Dec. 20th, 2013

flexagon: (racing-turtle)
I've been thinking a lot about embarrassment lately, not really for its own sake but as part of a huge swirl of thoughts about intimacy, privacy (what's that for?), secrecy, sharing, etc. Huge and nearly uncrackable swirl, I should mention, like a cryptic crossword that I can't get those critical first answers on. Embarrassment is maybe one of the first clues to start cracking -- and I'm also going to use this as an exercise for myself, wait for it. So I think, I think maybe, the things a person is embarrassed about are things that are both negative (in that person's eyes, or in the world's) and also perceived to be unusual. At least unusual enough to draw attention.
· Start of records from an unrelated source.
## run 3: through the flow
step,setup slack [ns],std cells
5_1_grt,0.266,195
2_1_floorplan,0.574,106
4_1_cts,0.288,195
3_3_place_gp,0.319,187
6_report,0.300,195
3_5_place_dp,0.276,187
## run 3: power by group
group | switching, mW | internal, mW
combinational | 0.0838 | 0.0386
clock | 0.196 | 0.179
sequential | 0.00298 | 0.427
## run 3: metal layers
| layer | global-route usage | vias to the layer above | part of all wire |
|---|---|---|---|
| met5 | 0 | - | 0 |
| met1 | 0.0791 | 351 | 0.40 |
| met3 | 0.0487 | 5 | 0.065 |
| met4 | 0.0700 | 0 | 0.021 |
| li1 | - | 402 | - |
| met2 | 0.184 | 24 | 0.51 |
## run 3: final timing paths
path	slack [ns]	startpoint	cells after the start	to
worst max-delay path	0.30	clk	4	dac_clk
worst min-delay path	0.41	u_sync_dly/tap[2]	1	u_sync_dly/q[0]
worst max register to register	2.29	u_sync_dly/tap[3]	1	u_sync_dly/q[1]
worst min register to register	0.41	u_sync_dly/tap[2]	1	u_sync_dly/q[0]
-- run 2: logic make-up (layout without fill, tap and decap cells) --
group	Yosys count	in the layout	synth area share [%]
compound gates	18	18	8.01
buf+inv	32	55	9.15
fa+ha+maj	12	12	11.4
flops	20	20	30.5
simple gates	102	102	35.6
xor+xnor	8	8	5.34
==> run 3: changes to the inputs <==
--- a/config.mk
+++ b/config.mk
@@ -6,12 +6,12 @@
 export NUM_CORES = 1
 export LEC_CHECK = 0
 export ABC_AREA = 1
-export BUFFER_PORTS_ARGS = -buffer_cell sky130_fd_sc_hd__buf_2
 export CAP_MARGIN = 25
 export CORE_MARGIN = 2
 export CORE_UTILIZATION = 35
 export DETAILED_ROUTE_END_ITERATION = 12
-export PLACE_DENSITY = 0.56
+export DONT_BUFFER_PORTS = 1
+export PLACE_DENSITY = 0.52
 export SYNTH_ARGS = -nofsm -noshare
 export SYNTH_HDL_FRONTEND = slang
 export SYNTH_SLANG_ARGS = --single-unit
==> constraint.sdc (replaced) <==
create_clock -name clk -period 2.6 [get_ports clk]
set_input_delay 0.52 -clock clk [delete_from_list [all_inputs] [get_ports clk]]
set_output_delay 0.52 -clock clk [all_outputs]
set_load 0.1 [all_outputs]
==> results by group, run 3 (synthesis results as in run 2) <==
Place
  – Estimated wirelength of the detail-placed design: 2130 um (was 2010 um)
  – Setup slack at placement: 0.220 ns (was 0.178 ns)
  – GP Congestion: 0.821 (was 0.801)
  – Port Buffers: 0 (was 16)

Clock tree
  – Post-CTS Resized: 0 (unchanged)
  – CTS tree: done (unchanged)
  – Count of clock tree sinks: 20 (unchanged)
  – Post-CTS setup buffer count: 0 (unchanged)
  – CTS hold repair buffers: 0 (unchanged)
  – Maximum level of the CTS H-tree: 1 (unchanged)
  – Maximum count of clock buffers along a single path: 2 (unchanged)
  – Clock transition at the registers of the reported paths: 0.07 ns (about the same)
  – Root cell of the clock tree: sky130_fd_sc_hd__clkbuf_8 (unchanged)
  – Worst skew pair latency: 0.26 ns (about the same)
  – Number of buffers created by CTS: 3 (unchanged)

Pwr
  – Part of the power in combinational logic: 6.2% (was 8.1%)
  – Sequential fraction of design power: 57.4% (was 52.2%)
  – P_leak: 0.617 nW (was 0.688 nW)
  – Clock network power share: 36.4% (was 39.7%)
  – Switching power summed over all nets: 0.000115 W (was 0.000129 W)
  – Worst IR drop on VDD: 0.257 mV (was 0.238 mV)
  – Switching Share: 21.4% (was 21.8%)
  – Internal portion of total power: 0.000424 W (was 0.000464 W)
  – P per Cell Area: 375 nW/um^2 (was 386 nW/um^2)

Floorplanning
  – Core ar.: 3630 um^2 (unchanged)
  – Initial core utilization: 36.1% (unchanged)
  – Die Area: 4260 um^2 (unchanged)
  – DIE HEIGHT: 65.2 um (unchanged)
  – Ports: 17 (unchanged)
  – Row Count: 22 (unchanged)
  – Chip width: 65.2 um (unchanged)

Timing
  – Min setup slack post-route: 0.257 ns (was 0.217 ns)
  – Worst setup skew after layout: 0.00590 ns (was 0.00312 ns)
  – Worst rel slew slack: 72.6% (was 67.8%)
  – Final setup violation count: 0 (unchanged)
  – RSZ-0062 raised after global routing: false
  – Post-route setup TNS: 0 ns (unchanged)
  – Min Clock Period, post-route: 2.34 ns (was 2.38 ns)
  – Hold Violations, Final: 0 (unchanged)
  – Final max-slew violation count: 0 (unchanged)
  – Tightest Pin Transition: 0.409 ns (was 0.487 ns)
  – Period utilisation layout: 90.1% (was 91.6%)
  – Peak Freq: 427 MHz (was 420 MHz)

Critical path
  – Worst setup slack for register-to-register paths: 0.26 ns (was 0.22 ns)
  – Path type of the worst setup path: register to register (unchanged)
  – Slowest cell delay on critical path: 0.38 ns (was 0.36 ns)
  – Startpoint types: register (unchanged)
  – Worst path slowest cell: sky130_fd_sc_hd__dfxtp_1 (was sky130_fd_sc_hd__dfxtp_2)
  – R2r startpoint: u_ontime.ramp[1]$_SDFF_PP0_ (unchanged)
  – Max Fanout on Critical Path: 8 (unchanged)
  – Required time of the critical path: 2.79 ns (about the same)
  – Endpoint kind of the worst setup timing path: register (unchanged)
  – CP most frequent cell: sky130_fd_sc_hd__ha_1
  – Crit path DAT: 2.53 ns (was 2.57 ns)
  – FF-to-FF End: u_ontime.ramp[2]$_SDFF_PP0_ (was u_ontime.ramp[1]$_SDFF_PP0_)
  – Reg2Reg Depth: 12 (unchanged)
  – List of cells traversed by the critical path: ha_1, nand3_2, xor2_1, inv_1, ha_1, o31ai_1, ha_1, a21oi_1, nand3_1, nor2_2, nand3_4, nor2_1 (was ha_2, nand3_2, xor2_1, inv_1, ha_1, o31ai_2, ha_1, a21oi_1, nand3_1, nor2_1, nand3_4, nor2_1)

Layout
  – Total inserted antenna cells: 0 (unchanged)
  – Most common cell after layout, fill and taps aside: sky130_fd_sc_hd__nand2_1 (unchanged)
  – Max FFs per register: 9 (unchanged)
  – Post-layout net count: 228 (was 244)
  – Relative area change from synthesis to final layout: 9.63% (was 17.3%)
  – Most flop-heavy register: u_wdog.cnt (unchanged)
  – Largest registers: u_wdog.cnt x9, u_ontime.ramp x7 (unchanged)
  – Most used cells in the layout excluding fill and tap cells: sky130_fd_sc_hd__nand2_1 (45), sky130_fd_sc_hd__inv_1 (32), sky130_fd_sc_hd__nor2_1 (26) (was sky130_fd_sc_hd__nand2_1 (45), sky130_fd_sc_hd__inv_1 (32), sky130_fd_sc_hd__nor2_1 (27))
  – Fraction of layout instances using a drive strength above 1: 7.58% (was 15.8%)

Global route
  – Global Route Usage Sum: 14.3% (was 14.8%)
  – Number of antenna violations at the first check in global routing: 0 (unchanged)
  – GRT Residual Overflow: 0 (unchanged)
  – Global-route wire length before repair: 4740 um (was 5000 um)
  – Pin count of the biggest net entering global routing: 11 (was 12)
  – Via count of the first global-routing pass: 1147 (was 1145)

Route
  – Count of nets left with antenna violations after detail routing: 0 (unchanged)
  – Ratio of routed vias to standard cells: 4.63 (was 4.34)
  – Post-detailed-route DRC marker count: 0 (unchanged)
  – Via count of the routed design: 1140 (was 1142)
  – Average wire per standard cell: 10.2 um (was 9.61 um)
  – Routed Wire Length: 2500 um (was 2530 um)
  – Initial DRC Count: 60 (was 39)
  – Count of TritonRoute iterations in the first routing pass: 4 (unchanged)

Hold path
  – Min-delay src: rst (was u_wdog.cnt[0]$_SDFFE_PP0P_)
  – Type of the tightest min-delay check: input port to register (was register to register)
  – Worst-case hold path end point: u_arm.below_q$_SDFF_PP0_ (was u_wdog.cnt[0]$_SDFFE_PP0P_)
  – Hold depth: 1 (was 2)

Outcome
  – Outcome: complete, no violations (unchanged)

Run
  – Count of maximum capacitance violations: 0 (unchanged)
Attention is part of it, because a person can be embarrassed about something positive when it's brought to the attention of people ("aw shucks, stop it, you're making me blush"). But I'm just going to lump that in with "unusual", because experiments where a psychology professor tells the whole class to simply look at one student for no reason are rare.

And to continue with the "unusual" theme, in my experience, everything gets WAY less embarrassing/shameful when a person finds out that their weird condition/experience/whatever is shared by others... and this, btw, is one reason I'm in favor of talking about everything. Talk, and you might get a "me too" along with the "eww" or "wtf?" responses; or someone might read it and feel better even if they don't say "me too".

I'm not embarrassed about much, and it might be because I think I'm mostly standard-issue. Just a classic homo sapiens sapiens, female, owner of a body, owner of a brain, subject to the usual buffeting of life.

I know I'm still missing a big piece, probably something about privacy. Maybe something has to be negative, unusual enough to draw attention and/or considered "private".

I'd have to say the thing that embarrasses me most during the average month is my skin, when it intermittently breaks out. It's very possible I have borderline BDD about this, because ugh, when I have really visible blemishes I don't see the rest of my face at all. This is despite the fact that I make dermatologists and aestheticians yawn, so I'm trying to figure out if this fits with my pattern. I think it does, because something in my brain believes my skin is unusual even if it's not.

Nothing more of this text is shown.